Instructions to follow: Scan each line of the records for the word "store" and extract the ones that have it.

Saved data entries:

────

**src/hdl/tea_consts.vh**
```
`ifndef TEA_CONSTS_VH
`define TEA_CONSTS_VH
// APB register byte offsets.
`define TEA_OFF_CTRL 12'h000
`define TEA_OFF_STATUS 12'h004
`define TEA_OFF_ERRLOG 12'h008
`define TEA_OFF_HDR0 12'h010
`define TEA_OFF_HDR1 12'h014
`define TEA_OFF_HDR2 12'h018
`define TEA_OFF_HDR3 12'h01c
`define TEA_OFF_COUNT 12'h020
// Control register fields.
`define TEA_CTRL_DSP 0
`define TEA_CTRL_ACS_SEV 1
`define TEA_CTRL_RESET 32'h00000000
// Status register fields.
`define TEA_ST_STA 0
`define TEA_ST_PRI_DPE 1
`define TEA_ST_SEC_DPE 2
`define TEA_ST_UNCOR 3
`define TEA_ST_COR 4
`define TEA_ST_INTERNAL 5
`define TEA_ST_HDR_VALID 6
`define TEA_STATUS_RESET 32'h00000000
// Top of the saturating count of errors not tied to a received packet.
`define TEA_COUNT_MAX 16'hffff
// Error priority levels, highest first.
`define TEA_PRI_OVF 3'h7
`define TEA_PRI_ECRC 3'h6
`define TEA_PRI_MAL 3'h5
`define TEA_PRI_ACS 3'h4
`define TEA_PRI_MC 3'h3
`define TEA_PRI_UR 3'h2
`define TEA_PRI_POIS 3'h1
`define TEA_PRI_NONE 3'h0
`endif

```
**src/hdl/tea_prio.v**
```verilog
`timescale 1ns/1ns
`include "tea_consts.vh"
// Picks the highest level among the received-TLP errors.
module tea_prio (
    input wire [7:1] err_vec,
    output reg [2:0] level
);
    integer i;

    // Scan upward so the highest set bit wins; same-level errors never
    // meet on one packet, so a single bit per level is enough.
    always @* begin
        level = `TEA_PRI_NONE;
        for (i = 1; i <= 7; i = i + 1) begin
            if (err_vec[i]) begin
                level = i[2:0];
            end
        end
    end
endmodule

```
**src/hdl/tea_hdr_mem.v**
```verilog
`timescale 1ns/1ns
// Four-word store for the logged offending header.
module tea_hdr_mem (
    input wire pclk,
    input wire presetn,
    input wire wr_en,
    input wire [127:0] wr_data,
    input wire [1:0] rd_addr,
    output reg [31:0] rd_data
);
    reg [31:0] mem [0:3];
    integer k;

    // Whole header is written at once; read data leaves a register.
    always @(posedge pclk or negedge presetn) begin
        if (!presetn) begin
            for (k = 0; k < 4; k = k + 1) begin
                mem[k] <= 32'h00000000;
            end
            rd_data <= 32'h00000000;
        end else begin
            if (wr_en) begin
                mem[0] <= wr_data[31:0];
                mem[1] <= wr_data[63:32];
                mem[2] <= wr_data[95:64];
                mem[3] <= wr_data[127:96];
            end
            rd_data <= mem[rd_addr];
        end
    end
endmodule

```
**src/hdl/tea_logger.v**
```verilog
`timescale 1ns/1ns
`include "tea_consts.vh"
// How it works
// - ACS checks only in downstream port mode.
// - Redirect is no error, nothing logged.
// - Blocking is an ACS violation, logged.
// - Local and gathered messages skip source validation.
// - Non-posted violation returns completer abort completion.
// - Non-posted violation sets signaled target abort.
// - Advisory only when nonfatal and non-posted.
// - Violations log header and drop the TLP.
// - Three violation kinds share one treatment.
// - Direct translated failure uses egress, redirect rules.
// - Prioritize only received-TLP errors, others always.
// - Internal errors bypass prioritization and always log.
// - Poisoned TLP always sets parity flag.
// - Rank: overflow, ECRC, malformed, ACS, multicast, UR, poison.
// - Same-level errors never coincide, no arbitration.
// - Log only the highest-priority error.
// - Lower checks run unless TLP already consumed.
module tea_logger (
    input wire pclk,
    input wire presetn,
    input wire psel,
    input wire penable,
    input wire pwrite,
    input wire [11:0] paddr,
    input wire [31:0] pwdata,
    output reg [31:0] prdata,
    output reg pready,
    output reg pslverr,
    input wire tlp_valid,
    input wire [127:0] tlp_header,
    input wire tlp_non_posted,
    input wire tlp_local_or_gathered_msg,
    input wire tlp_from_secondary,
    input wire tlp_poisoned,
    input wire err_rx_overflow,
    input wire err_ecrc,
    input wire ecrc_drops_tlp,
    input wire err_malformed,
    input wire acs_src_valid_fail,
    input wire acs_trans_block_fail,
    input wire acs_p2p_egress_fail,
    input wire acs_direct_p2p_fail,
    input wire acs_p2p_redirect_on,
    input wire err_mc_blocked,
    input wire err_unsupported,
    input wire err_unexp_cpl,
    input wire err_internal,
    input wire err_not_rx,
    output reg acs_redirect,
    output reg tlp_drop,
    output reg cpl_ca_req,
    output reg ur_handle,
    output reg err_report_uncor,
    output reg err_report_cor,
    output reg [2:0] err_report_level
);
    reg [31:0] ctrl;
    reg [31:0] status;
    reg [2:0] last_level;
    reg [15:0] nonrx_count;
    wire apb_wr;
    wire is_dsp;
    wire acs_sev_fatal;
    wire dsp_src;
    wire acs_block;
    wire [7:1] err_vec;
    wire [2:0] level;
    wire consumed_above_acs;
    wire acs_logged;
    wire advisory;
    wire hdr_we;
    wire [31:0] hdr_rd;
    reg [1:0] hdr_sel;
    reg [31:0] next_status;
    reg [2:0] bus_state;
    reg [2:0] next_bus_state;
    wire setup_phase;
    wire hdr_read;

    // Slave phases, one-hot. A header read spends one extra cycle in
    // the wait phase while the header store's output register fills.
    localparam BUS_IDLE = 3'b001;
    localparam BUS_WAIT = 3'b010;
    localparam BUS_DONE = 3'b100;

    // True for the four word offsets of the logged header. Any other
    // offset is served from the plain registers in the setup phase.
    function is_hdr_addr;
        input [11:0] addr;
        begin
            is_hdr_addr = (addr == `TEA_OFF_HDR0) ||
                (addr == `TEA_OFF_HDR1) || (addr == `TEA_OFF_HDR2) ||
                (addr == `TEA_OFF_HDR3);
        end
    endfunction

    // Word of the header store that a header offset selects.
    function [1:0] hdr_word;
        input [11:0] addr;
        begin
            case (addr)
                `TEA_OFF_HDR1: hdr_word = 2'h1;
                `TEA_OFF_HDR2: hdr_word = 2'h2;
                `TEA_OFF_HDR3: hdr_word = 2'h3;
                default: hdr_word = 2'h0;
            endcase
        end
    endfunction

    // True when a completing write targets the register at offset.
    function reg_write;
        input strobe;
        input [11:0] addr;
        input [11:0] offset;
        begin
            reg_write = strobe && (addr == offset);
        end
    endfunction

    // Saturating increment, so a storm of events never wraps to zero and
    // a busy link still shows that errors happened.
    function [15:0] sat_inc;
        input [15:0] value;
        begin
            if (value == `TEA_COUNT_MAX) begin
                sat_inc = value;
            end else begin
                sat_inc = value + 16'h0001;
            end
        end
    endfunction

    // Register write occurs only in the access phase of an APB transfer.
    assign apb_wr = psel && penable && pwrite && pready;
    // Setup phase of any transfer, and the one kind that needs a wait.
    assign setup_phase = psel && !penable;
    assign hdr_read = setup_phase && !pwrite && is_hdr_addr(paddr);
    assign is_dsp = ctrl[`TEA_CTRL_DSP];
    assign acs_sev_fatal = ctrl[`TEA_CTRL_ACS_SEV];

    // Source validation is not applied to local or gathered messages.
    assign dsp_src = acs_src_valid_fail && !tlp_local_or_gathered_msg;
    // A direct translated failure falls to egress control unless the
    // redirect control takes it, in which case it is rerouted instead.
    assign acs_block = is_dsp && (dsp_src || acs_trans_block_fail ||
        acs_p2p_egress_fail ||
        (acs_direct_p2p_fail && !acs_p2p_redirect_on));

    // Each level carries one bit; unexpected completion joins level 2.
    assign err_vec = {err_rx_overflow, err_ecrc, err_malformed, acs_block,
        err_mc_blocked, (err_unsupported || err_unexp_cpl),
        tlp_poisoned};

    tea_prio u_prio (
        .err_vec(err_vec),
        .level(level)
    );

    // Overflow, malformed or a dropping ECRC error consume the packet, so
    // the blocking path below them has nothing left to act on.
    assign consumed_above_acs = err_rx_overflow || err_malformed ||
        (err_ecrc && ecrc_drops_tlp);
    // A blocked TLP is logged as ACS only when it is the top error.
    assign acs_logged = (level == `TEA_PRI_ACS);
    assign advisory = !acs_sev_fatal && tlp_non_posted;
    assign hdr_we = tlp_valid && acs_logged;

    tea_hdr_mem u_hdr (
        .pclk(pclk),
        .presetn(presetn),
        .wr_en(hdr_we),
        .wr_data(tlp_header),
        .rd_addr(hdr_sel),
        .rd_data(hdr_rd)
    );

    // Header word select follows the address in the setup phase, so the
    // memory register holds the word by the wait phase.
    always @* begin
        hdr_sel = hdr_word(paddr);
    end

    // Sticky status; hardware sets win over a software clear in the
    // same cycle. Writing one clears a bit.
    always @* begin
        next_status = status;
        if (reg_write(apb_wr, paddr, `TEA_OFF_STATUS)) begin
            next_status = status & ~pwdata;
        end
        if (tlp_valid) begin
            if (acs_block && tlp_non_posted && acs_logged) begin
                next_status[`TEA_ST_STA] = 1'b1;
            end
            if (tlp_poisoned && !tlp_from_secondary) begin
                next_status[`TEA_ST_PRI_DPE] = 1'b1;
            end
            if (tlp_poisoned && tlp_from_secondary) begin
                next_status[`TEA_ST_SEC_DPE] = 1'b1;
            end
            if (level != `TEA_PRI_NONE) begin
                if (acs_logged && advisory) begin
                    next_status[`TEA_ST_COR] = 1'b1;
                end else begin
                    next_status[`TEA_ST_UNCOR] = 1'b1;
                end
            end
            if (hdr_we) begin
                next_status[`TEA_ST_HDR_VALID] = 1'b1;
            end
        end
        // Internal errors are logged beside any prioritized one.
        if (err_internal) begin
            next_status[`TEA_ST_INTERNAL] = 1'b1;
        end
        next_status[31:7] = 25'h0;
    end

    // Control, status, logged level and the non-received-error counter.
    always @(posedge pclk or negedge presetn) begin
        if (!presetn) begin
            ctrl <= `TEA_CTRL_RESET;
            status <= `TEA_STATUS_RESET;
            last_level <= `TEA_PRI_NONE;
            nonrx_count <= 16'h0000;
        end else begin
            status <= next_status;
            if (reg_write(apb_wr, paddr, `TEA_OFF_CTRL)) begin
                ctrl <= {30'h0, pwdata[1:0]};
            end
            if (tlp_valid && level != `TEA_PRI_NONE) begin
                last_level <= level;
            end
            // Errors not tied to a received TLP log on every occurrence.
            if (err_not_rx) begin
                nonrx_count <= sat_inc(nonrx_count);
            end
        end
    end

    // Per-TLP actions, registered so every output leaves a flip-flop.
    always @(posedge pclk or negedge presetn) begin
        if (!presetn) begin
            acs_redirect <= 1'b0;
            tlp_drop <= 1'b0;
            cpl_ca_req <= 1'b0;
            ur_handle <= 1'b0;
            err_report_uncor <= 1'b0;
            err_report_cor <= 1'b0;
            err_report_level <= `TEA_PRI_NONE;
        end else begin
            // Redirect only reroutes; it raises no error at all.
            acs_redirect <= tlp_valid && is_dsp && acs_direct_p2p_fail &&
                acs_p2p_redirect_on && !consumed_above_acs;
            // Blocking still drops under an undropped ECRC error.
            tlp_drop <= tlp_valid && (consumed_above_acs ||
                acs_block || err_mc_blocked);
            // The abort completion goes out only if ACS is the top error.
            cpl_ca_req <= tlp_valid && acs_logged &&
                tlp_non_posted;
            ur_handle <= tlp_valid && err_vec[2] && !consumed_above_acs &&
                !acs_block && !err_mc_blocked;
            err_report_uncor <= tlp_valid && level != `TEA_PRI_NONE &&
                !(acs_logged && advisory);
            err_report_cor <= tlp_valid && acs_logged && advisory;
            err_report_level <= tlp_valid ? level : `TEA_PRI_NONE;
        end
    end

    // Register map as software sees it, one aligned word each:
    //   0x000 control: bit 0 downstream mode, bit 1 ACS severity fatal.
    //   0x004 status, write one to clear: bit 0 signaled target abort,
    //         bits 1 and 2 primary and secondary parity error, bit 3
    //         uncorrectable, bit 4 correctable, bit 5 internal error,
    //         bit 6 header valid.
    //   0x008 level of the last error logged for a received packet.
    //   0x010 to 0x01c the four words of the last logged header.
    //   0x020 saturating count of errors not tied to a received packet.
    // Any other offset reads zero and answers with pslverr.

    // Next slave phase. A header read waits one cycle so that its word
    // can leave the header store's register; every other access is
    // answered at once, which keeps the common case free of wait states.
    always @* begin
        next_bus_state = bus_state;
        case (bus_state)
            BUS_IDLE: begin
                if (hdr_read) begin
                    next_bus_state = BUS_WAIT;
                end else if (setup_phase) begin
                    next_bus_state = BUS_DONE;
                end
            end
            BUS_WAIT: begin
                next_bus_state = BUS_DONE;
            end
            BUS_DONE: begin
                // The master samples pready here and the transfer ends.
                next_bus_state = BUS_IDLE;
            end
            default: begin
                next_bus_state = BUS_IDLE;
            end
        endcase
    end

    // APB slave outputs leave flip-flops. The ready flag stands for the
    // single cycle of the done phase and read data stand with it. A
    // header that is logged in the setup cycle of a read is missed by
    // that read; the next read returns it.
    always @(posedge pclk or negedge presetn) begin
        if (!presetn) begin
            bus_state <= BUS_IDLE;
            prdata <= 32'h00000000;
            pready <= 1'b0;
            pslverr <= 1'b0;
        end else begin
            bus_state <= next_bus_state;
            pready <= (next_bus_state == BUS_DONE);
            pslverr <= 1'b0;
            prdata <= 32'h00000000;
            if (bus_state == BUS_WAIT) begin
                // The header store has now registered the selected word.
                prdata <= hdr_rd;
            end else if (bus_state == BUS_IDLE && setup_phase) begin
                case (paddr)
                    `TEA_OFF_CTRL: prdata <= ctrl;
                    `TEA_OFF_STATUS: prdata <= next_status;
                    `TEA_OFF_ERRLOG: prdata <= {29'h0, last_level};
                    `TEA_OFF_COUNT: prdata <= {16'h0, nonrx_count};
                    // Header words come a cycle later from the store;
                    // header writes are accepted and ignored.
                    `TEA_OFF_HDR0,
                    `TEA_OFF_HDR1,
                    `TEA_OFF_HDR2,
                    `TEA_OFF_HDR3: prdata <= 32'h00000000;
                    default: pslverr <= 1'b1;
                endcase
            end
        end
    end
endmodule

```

────

Output for this task:
// Four-word store for the logged offending header.
    // the wait phase while the header store's output register fills.
    // Word of the header store that a header offset selects.
    // can leave the header store's register; every other access is
                // The header store has now registered the selected word.
                    // Header words come a cycle later from the store;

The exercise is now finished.